About Me

Ithaca, New York
MWF, now officially 42, loves long walks on the beach and laughing with friends ... oh, wait. By day, I'm a mid-level university administrator reluctant to be more specific on a public forum. Nights and weekends, though, I'm a homebody with strong nerdist leanings. I'm never happier than when I'm chatting around the fire, playing board games, cooking up some pasta, and/or road-tripping with my family and friends. I studied psychology and then labor economics in school, and I work in higher education. From time to time I get smug, obsessive, or just plain boring about some combination of these topics, especially when inequality, parenting, or consumer culture are involved. You have been warned.

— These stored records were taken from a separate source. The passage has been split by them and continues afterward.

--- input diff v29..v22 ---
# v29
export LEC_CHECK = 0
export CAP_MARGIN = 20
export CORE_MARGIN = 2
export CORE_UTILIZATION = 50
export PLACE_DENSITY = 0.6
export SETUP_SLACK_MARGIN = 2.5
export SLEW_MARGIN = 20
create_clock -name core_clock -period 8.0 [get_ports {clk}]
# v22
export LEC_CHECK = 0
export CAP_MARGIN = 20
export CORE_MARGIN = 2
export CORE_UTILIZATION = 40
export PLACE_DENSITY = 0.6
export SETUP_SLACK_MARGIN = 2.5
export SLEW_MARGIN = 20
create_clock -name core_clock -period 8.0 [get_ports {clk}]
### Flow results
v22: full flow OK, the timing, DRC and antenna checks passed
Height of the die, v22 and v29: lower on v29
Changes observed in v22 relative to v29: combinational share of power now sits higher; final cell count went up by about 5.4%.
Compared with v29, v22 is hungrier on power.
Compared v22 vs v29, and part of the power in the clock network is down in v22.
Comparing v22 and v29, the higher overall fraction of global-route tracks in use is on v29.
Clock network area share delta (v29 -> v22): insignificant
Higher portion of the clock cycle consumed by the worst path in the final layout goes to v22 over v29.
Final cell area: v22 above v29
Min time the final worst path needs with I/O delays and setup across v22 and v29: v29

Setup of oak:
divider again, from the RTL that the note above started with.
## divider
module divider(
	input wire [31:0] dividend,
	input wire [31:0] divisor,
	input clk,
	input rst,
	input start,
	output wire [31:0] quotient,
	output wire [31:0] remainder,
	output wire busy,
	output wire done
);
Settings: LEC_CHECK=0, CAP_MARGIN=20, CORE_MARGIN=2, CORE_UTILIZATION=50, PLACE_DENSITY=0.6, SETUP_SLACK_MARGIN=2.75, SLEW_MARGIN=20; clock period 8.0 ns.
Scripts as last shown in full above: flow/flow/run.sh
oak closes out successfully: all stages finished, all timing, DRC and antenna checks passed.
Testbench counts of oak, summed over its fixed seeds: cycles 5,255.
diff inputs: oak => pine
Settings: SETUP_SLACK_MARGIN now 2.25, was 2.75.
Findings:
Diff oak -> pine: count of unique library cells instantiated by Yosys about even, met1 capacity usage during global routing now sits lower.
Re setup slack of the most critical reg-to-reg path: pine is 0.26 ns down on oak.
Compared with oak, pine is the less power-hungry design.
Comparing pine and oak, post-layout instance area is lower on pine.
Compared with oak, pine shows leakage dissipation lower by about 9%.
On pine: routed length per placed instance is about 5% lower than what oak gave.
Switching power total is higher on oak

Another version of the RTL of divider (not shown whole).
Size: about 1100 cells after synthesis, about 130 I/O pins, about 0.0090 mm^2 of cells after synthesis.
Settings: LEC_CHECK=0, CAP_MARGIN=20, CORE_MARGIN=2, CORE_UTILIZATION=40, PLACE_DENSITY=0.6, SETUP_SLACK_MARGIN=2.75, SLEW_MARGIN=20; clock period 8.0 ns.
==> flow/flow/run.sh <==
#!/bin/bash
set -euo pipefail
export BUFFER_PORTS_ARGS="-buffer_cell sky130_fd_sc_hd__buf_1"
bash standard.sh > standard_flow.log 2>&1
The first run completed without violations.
This design comes from an exercise in tuning for small area, a short achievable clock period and few clock cycles on the open sky130 flow, not from production work.
The RTL was checked by simulation tests, not by an equivalence proof against the original design.
Power figures rest on the tool's default switching activity, not on a simulated workload.

## lane 5
==> flow/design.v (excerpt) <==
module rasterizer(
        input wire CLK,
        input wire RST,
        input wire START,
        output wire READY,
        input wire [15:0] V0X,
        input wire [15:0] V0Y,
        input wire [15:0] C0,
        input wire [15:0] V1X,
        input wire [15:0] V1Y,
        input wire [15:0] C1,
        input wire [15:0] V2X,
        input wire [15:0] V2Y,
        input wire [15:0] C2,
        output reg [15:0] COLOR,
        output reg [9:0] PX,
        output reg [7:0] PY,
        output reg VALID,
        output reg DONE
);
Size in the first run: roughly 1200 flip-flops, ~180 I/O pins, roughly 86000 um2 of cells after synthesis.
export LEC_CHECK = 0
export CAP_MARGIN = 20
export CORE_MARGIN = 2
export CORE_UTILIZATION = 40
export SLEW_MARGIN = 20
export TNS_END_PERCENT = 0
create_clock -name core_clock -period 12.0 [get_ports {CLK}]
standard.sh (not shown) runs the stock make flow with config.mk's settings and CLKGATE_MAP_FILE= SYNTH_SCRIPT=/design/flow/synth_recipe.tcl, a recipe that flattens the netlist after the stock synthesis.
==> flow/flow/run.sh <==
#!/bin/bash
set -euo pipefail
bash standard.sh SETUP_SLACK_MARGIN=7.5 finish > standard.log 2>&1
Lane 5 finished every step from synthesis to the final layout, and the layout passed the timing, design-rule and antenna checks.
Testbench counts of lane 5, summed over its fixed seeds: cycles 22,438.
Changes in lane 3 relative to lane 5:
--- a/flow/design.v
+++ b/flow/design.v
@@ -323,17 +323,19 @@
             end else begin
                 if (!pn) seen <= 1'b1;
                 cx <= ({10{st1}} & cx1) | ({10{st2}} & cx2) | ({10{st3}} & cx3) | ({10{st4}} & cx4);
                 rem <= ({9{st1}} & rm1) | ({9{st2}} & rm2) | ({9{st3}} & rm3) | ({9{st4}} & rm4);
             end
         end
         e1 <= e1n; e2 <= e2n; e3 <= e3n;
-        r1 <= ({25{strow & !take}} & rs1) | ({25{take}} & se1) | ({25{!strow & !take}} & r1);
-        r2 <= ({25{strow & !take}} & rs2) | ({25{take}} & se2) | ({25{!strow & !take}} & r2);
-        r3 <= ({25{strow & !take}} & rs3) | ({25{take}} & se3_now) | ({25{!strow & !take}} & r3);
+        if (strow | take) begin
+            r1 <= take ? se1 : rs1;
+            r2 <= take ? se2 : rs2;
+            r3 <= take ? se3_now : rs3;
+        end
         if (take) begin
             full <= 1'b0;
             taken <= 1'b0;
         end else if (!full && START) full <= 1'b1;
         if (RST) begin
             full <= 1'b0;
             full_d <= 1'b0;
Total met3 wirelength after detailed routing went up by more than 10% going from lane 5 to lane 3.
| die area | lane 3 vs lane 5 | 0.82% higher |
Between lane 3 and lane 5, the total placed cells including tap cells figures differ only marginally.
Sort lane 5 and lane 3 by overall fraction of global-route tracks in use, ascending, and lane 3 comes first.
Lane 3: number of tap cells added at floorplan 16 above lane 5
Delta (lane 3 minus lane 5): synthesized cell count rose by about 0.3%, fraction of the mapped netlist area in compound gates higher, initial standard-cell utilization of the core level, area taken by flip-flops and latches rose 2.6%.
| count of fill cells added during filler insertion | higher: lane 3 |
Compared with lane 5, lane 3 degrades worst slack at placement.
Testbench counts of lane 3, summed over its fixed seeds: cycles 22,438.

---

== PW ==
rasterizer, a different RTL version from the one above (not shown whole).
Size: roughly 8500 cells after synthesis, roughly 81000 um^2 of cells after synthesis.
clock: 12.0 ns
lec_check: 0
cap_margin: 20
core_margin: 2
core_utilization: 40
slew_margin: 20
Scripts as last shown in full above: flow/flow/run.sh
PW finished every step from synthesis to the final layout, and the layout passed the timing, design-rule and antenna checks.
Testbench counts of PW, summed over its fixed seeds: cycles 25,990.
The inputs of JK differ from those of PW as listed below.
diff --git a/flow/design.v b/flow/design.v
--- a/flow/design.v
+++ b/flow/design.v
@@ -160,22 +160,24 @@
     wire in0 = (rem > 9'd0) && !e1[24] && !e2[24] && !e3[24];
     wire in1 = (rem > 9'd1) && !n1a && !n2a && !n3a;
     wire in2 = (rem > 9'd2) && !n1b && !n2b && !n3b;
     wire in3 = (rem > 9'd3) && !n1c && !n2c && !n3c;
     wire p0 = in0;
     wire p1 = !in0 & in1;
     wire p2 = !in0 & !in1 & in2;
     wire p3 = !in0 & !in1 & !in2 & in3;
     wire pn = !in0 & !in1 & !in2 & !in3;
     wire v4 = rem > 9'd4;
+    wire past = (n1c & (A1[15] | (A1 == 16'sd0))) | (n2c & (A2[15] | (A2 == 16'sd0)))
+              | (n3c & (A3[15] | (A3 == 16'sd0)));
     wire leave_row = seen ? !(in0 & in1)
-                          : (p0 & !in1) | (p1 & !in2) | (p2 & !in3) | ((p3 | pn) & !v4);
+                          : (p0 & !in1) | (p1 & !in2) | (p2 & !in3) | (p3 & !v4) | (pn & (!v4 | past));
     wire emit = walking & (seen ? in0 : !pn);
     wire st1 = walking & !leave_row & p0;
     wire st2 = walking & !leave_row & !seen & p1;
     wire st3 = walking & !leave_row & !seen & p2;
     wire st4 = walking & !leave_row & !seen & (p3 | pn);
     wire acc1 = m2_v & (m2_n[2:1] == 2'd0);
     wire acc2 = m2_v & (m2_n[2:1] == 2'd1);
     wire acc3 = m2_v & (m2_n[2:1] == 2'd2);
     wire strow = walking & leave_row;
     wire [24:0] e1n = ({25{strow | acc1}} & rs1) | ({25{st1}} & e1a) | ({25{st2}} & e1b)
@@ -254,22 +256,22 @@
                 end
             end
             S_WAIT: if (m2_v && m2_n == 3'd5) begin
                 state <= S_WALK;
                 rem <= wbox;
                 seen <= 1'b0;
                 cx <= xmin_i;
                 cy <= ymin_i;
             end
             default: begin   
-                if (emit) begin
-                    pa_v <= 1'b1;
+                pa_v <= emit;
+                begin
                     pa_x <= ({10{p0}} & cx) | ({10{p1}} & cx1) | ({10{p2}} & cx2) | ({10{p3}} & cx3);
                     pa_y <= cy;
                     pa_e1 <= ({16{p0}} & e1[21:6]) | ({16{p1}} & e1a[21:6]) | ({16{p2}} & e1b[21:6]) | ({16{p3}} & e1c[21:6]);
                     pa_e2 <= ({16{p0}} & e2[21:6]) | ({16{p1}} & e2a[21:6]) | ({16{p2}} & e2b[21:6]) | ({16{p3}} & e2c[21:6]);
                     pa_e3 <= ({16{p0}} & e3[21:6]) | ({16{p1}} & e3a[21:6]) | ({16{p2}} & e3b[21:6]) | ({16{p3}} & e3c[21:6]);
                 end
                 if (leave_row) begin
                     if (last_row) begin
                         pa_done <= 1'b1;
                         if (go) begin
--- outcome ---
- JK against PW: post-CTS setup repair buffer count decreased 5; leakage component of the power decreased about 2%; maximum ir drop on the vdd rail decreased 0.00013 V; post-route cell area decreased 450 um^2.
- Side by side, met3 track demand over resource turned out higher in JK than in PW.
- Any difference in multi-input gate share of the layout cell area between JK and PW is small enough to ignore.
- JK against PW; number of rows in the core area is up slightly.
- [compare] base=PW new=JK: average footprint of a synthesized cell held steady; utilization after layout shrank by 0.66 points.
- Of the two values seen for worst setup path startpoint, e1[17] was produced by PW and ma[2] by JK.
- Between JK and PW, synthesized cell count is higher for JK, PW comes in under that.
- | multiplexer fraction of the synthesized cell area | JK vs PW | 0.15 points higher |
- Average routed wire per standard cell delta for JK relative to PW: 1.4% higher
- JK against PW: worst-path maximum fanout went down 1, critical path depth rose by 2.
Testbench counts of JK, summed over its fixed seeds: cycles 25,312.

---

== amber ==
RTL: one of the versions met above, not the one the previous note started from.
Size: about 9,400 cells after synthesis, ~1,200 flip-flops, roughly 87,000 um^2 of cells after synthesis.
==> flow/design.v (excerpt) <==
module rasterizer(
        input wire CLK,
        input wire RST,
        input wire START,
        output wire READY,
        input wire [15:0] V0X,
        input wire [15:0] V0Y,
        input wire [15:0] C0,
        input wire [15:0] V1X,
        input wire [15:0] V1Y,
        input wire [15:0] C1,
        input wire [15:0] V2X,
        input wire [15:0] V2Y,
        input wire [15:0] C2,
        output reg [15:0] COLOR,
        output reg [9:0] PX,
        output reg [7:0] PY,
        output reg VALID,
        output reg DONE
);
    reg full, full_d, full_d2, taken;
    reg [15:0] v0x, v0y, v1x, v1y, v2x, v2y, c0, c1, c2;
    assign READY = !full;
    function [31:0] maxmin3(input [15:0] a, input [15:0] b, input [15:0] c);
        reg gab, gac, gbc;
        begin
            gab = a > b; gac = a > c; gbc = b > c;
            maxmin3[31:16] = gab ? (gac ? a : c) : (gbc ? b : c);
            maxmin3[15:0]  = gab ? (gbc ? c : b) : (gac ? c : a);
        end
    endfunction
    function [3:0] msb9(input [8:0] v);
        msb9 = v[8] ? 4'd8 : v[7] ? 4'd7 : v[6] ? 4'd6 : v[5] ? 4'd5 :
               v[4] ? 4'd4 : v[3] ? 4'd3 : v[2] ? 4'd2 : v[1] ? 4'd1 : 4'd0;
    endfunction
    wire [15:0] xmax_u, xmin_u, ymax_u, ymin_u;
    assign {xmax_u, xmin_u} = maxmin3(v0x, v1x, v2x);
    assign {ymax_u, ymin_u} = maxmin3(v0y, v1y, v2y);
    reg [9:0] bx_xmax, bx_xmin, bx_ymax, bx_ymin;
    wire [8:0] bx_w = bx_xmax[8:0] - bx_xmin[8:0];
    wire [7:0] bx_h = bx_ymax[7:0] - bx_ymin[7:0];
    reg [9:0] bb_xmin;
    reg [7:0] bb_ymin;
    reg [8:0] bb_w;
    reg [7:0] bb_h;
    reg [4:0] bb_d;
    always @(posedge CLK) begin
        bx_xmax <= xmax_u[15:6] + xmax_u[5];
        bx_xmin <= xmin_u[15:6] + xmin_u[5];
        bx_ymax <= ymax_u[15:6] + ymax_u[5];
        bx_ymin <= ymin_u[15:6] + ymin_u[5];
        bb_xmin <= bx_xmin;
        bb_ymin <= bx_ymin[7:0];
        bb_w <= bx_w;
        bb_h <= bx_h;
        bb_d <= msb9(bx_w + 9'd1) + msb9({1'b0, bx_h} + 9'd1);
    end
    wire signed [15:0] cA1 = v0y - v1y, cA2 = v1y - v2y, cA3 = v2y - v0y;
  ...
Settings: LEC_CHECK=0, CAP_MARGIN=20, CORE_MARGIN=2, CORE_UTILIZATION=40, SLEW_MARGIN=20, TNS_END_PERCENT=10; clock period 12.0 ns.
Scripts as last shown in full above: flow/flow/run.sh
amber: all stages complete, timing, DRC and antenna checks passed
Testbench counts of amber, summed over its fixed seeds: cycles 22,438.
> inputs changed (amber -> quartz)
--- a/flow/design.v
+++ b/flow/design.v
@@ -1,30 +1,7 @@
-module booth_nibble(
-    input wire signed [15:0] ma,
-    input wire b3,
-    input wire b2,
-    input wire b1,
-    input wire b0,
-    input wire bm,
-    output wire signed [19:0] q
-);
-    wire one0 = b0 ^ bm;
-    wire two0 = (b1 & !b0 & !bm) | (!b1 & b0 & bm);
-    wire one1 = b2 ^ b1;
-    wire two1 = (b3 & !b2 & !b1) | (!b3 & b2 & b1);
-    wire [17:0] m1 = {{2{ma[15]}}, ma};
-    wire [17:0] m2 = {ma[15], ma, 1'b0};
-    wire [17:0] mag0 = ({18{one0}} & m1) | ({18{two0}} & m2);
-    wire [17:0] mag1 = ({18{one1}} & m1) | ({18{two1}} & m2);
-    wire [17:0] row0 = mag0 ^ {18{b1}};
-    wire [17:0] row1 = mag1 ^ {18{b3}};
-    wire [19:0] r0 = {{2{row0[17]}}, row0};
-    wire [19:0] r1 = {row1, 2'b00};
-    assign q = r0 + r1 + {17'd0, b3, 1'b0, b1};
-endmodule
 module edge_step(
     input wire signed [24:0] e,
     input wire signed [15:0] a,
     input wire signed [17:0] a3,
     output wire [24:0] s1,
     output wire [24:0] s2,
     output wire [24:0] s3,
@@ -125,24 +102,23 @@
     wire signed [15:0] opa = corner - vsel;
     wire signed [15:0] coef = ({16{msel[0]}} & cA1) | ({16{msel[1]}} & cB1) | ({16{msel[2]}} & cA2)
                             | ({16{msel[3]}} & cB2) | ({16{msel[4]}} & cA3) | ({16{msel[5]}} & cB3);
     reg signed [15:0] ma, mb;
     reg signed [19:0] q0, q1, q2, q3;
     reg op_v, m1_v, m2_v;
     reg [2:0] op_n, m1_n, m2_n;
-    wire signed [19:0] bq0, bq1, bq2, bq3;
-    booth_nibble bn0(.ma(ma), .b3(mb[3]), .b2(mb[2]), .b1(mb[1]), .b0(mb[0]), .bm(1'b0), .q(bq0));
-    booth_nibble bn1(.ma(ma), .b3(mb[7]), .b2(mb[6]), .b1(mb[5]), .b0(mb[4]), .bm(mb[3]), .q(bq1));
-    booth_nibble bn2(.ma(ma), .b3(mb[11]), .b2(mb[10]), .b1(mb[9]), .b0(mb[8]), .bm(mb[7]), .q(bq2));
-    booth_nibble bn3(.ma(ma), .b3(mb[15]), .b2(mb[14]), .b1(mb[13]), .b0(mb[12]), .bm(mb[11]), .q(bq3));
+    wire signed [4:0] mb0 = {1'b0, mb[3:0]};
+    wire signed [4:0] mb1 = {1'b0, mb[7:4]};
+    wire signed [4:0] mb2 = {1'b0, mb[11:8]};
+    wire signed [3:0] mb3 = mb[15:12];
     always @(posedge CLK) begin
-        q0 <= bq0;
-        q1 <= bq1;
-        q2 <= bq2;
-        q3 <= bq3;
+        q0 <= ma * mb0;
+        q1 <= ma * mb1;
+        q2 <= ma * mb2;
+        q3 <= ma * mb3;
     end
     wire [6:0] low6 = q0[5:0] + {q1[1:0], 4'd0};
     wire signed [24:0] t0 = q0 >>> 6;
     wire signed [24:0] t1 = q1 >>> 2;
     wire signed [24:0] t2 = q2 <<< 2;
     wire signed [24:0] t3 = q3 <<< 6;
     wire signed [24:0] t4 = {24'd0, low6[6]};
==> run summary <==
Sum of internal, switching and leakage power: quartz vs amber up 0.0010 W
Summary: worst setup slack, quartz worse than amber
quartz vs. amber: number of fill cells roughly the same; data arrival time of the critical path shows an increase of 0.17 ns; sequential share of layout area roughly the same; transition time at the pin with the least slew margin went down by 0.12 ns; net count after synthesis went down by 1.5%.
Diff amber..quartz | smallest hold slack | negligible
~same power share of the clock group in quartz and amber
Final area delta (quartz -> amber): insignificant
Fmax: quartz below amber
Global-route usage for quartz: 1.4 points down relative to amber
Testbench counts of quartz, summed over its fixed seeds: cycles 22,438.

---

rasterizer, a different RTL version from the one above (not shown whole).
Size: ~9000 cells after synthesis, about 1200 flip-flops, roughly 88000 sq um of cells after synthesis.
clock: 12.0 ns
lec_check: 0
cap_margin: 20
core_margin: 2
core_utilization: 40
slew_margin: 20
Scripts as last shown in full above: flow/flow/run.sh
Testbench counts at the start, summed over its fixed seeds: cycles 22,647.
==> next run, changes <==
--- a/flow/design.v
+++ b/flow/design.v
@@ -92,22 +92,25 @@
     wire signed [15:0] cA1 = v0y - v1y, cA2 = v1y - v2y, cA3 = v2y - v0y;
     wire signed [15:0] cB1 = v1x - v0x, cB2 = v2x - v1x, cB3 = v0x - v2x;
     localparam U_IDLE = 2'd0, U_MUL = 2'd1, U_WAIT = 2'd2, U_RDY = 2'd3;
     reg [1:0] ustate;
     reg [5:0] msel;         
     reg empty;              
     wire go = full && !taken && ustate == U_IDLE;
     wire [15:0] vsel = ({16{msel[0]}} & v0x) | ({16{msel[1]}} & v0y) | ({16{msel[2]}} & v1x)
                      | ({16{msel[3]}} & v1y) | ({16{msel[4]}} & v2x) | ({16{msel[5]}} & v2y);
+    wire [15:0] cp = ({16{msel[0]}} & v0y) | ({16{msel[1]}} & v1x) | ({16{msel[2]}} & v1y)
+                   | ({16{msel[3]}} & v2x) | ({16{msel[4]}} & v2y) | ({16{msel[5]}} & v0x);
+    wire [15:0] cq = ({16{msel[0]}} & v1y) | ({16{msel[1]}} & v0x) | ({16{msel[2]}} & v2y)
+                   | ({16{msel[3]}} & v1x) | ({16{msel[4]}} & v0y) | ({16{msel[5]}} & v2x);
     wire [15:0] corner = (msel[1] | msel[3] | msel[5]) ? {bx_ymin[7:0], 6'd32} : {bx_xmin, 6'd32};
     wire signed [15:0] opa = corner - vsel;
-    wire signed [15:0] coef = ({16{msel[0]}} & cA1) | ({16{msel[1]}} & cB1) | ({16{msel[2]}} & cA2)
-                            | ({16{msel[3]}} & cB2) | ({16{msel[4]}} & cA3) | ({16{msel[5]}} & cB3);
+    wire signed [15:0] coef = cp - cq;
     reg signed [15:0] ma, mb;
     reg signed [19:0] q0, q1, q2, q3;
     reg op_v, m1_v, m2_v;
     reg [2:0] op_n, m1_n, m2_n;
     wire signed [4:0] mb0 = {1'b0, mb[3:0]};
     wire signed [4:0] mb1 = {1'b0, mb[7:4]};
     wire signed [4:0] mb2 = {1'b0, mb[11:8]};
     wire signed [3:0] mb3 = mb[15:12];
     always @(posedge CLK) begin
=> The new run completed without violations. Sequential share of layout area hardly moves. Sequential power goes down by about 0.7%. Worst setup slack improves by 0.13 ns. Fmax goes up by 2.9%. Design area is about the same. Critical path depth goes up by 1. Cell count goes up by 1.6%. Utilization goes down by 0.62 points. Sequential cell count does not change. Wire length goes down by 3.1%. Non-clock buffer count goes down by 102. Global-route usage goes down by 0.85 points. Worst hold slack barely changes. Power goes down by 9.1%.
Testbench counts after the change, summed over its fixed seeds: cycles 22,647.

separate check: timing with driven ports:
No port has a modelled driver above. Below, the same layouts with a new extraction and two added sets of constraints.
Step 1 assumes that a clkbuf_16 drives the clock port and a buf_2 every other input.
Step 2, shift: input delay + t, output delay - t, t = (earliest + latest rising clock arrival at the registers) / 2. This alone moves slack from input paths to output paths.
Three values: ideal, step 1, step 2; two values: the first two.
run | shift t [ns] | setup slack, ns | worst setup path after step 2 | clock arrival spread, ns
lane 5 | 0.887 | 7.375 / 7.375 / 7.375 | register to register | 0.050 / 0.050
lane 3 | 0.895 | 7.274 / 7.274 / 7.274 | register to register | 0.065 / 0.065
PW | 0.891 | 7.279 / 7.279 / 7.279 | register to register | 0.057 / 0.057
JK | 0.897 | 7.380 / 7.380 / 7.380 | register to register | 0.046 / 0.046
amber | 0.910 | 7.299 / 7.299 / 7.299 | register to register | 0.047 / 0.046
quartz | 0.899 | 7.278 / 7.278 / 7.278 | register to register | 0.057 / 0.057
the first run of note 4 | 0.898 | 7.384 / 7.384 / 7.384 | register to register | 0.052 / 0.052
the second run of note 4 | 0.887 | 7.514 / 7.514 / 7.514 | register to register | 0.047 / 0.047
After both steps setup and hold are still met in every run listed.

Wednesday, January 25, 2012

#2: Chang and Eng

Chang and Eng, by Darin Strauss (New York: Dutton, 2000)

Summary:
"In this stunning debut novel, Darin Strauss combines fiction with astonishing facts to tell the story of history's most famous twins. Born in Siam in 1811 -- on a squalid houseboat in the Mekong River -- Chang and Eng Bunker were international celebrities before the age of twenty. Touring the world's stages as a circus act, they settled in the American South just prior to the Civil War. They eventually married two sisters from North Carolina, fathering twenty-one children between them, and lived for more than six decades never more than seven inches apart, attached at the chest by a small band of skin and cartilage. Woven from the fabric of fact, myth, and imagination, Strauss's narrative gives poignant, articulate voice to these legendary brothers and humanizes the freakish legend that grew up around them. Sweeping from the Far East and the court of the king of Siam to the shared intimacy of their lives in America, Chang and Eng rescues one of the nineteenth century's most fabled human oddities from the sideshow of history, drawing from their extraordinary lives a novel of exceptional power and beauty."

Opening Lines:
"'Chang-Eng,' the children chanted. 'Mutant, mutant.'"


My Take:
This one was an excellent read -- novel setting (pardon the pun) with characters familiar yet new. Wish we'd heard from the perspective of both twins and not just from Eng, but still really enjoyed the book.